▸ **TASK ITEM**
What is needed is an exact copy of the lines from the one containing "type / instances / area [sq um]" through the last line of the entries below, both included.

Dataset entries:
►

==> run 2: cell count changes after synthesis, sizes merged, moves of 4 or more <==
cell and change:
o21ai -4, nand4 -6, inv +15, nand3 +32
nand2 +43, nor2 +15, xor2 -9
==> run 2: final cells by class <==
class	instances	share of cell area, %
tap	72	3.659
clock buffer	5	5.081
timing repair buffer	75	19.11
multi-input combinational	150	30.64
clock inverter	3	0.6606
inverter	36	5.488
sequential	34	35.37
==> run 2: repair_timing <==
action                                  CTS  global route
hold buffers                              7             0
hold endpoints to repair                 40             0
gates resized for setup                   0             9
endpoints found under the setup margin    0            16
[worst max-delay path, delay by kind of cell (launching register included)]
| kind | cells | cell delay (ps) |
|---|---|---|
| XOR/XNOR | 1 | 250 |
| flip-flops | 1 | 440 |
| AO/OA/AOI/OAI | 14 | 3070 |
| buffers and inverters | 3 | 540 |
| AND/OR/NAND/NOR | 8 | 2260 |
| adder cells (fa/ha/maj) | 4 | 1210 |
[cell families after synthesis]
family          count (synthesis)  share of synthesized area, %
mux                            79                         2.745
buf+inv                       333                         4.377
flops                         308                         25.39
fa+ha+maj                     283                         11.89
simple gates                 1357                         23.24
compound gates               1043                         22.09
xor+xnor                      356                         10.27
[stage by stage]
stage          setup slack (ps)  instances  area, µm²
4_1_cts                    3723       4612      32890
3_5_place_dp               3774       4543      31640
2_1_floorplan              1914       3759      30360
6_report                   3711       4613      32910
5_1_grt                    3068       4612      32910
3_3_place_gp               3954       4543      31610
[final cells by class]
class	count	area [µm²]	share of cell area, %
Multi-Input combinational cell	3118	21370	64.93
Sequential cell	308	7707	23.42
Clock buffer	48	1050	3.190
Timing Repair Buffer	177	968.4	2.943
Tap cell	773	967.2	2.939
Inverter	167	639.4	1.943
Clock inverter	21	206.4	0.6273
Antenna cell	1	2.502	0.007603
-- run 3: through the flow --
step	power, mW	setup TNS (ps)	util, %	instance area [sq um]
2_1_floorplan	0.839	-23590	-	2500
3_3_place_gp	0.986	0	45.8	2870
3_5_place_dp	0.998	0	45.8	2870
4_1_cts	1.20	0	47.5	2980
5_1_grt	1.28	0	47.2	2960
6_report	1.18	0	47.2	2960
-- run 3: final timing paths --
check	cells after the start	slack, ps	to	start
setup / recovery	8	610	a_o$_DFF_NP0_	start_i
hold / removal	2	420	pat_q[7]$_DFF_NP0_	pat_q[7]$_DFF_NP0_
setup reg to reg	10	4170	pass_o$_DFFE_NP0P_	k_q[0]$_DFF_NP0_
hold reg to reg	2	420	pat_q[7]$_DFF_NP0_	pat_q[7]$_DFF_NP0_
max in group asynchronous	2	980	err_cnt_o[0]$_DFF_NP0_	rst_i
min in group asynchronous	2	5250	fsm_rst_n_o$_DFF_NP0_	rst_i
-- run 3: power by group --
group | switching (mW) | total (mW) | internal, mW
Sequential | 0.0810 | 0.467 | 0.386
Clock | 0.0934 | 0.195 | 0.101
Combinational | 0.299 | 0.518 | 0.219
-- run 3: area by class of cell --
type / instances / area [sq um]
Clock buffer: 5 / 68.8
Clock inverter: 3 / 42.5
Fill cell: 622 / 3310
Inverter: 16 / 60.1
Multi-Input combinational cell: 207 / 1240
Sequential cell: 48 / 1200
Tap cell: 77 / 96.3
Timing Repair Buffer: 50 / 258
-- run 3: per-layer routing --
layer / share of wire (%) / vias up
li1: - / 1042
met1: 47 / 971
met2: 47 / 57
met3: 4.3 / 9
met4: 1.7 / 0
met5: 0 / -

◄

▸ **WORKED SOLUTION**
type / instances / area [sq um]
Clock buffer: 5 / 68.8
Clock inverter: 3 / 42.5
Fill cell: 622 / 3310
Inverter: 16 / 60.1
Multi-Input combinational cell: 207 / 1240
Sequential cell: 48 / 1200
Tap cell: 77 / 96.3
Timing Repair Buffer: 50 / 258
-- run 3: per-layer routing --
layer / share of wire (%) / vias up
li1: - / 1042
met1: 47 / 971
met2: 47 / 57
met3: 4.3 / 9
met4: 1.7 / 0
met5: 0 / -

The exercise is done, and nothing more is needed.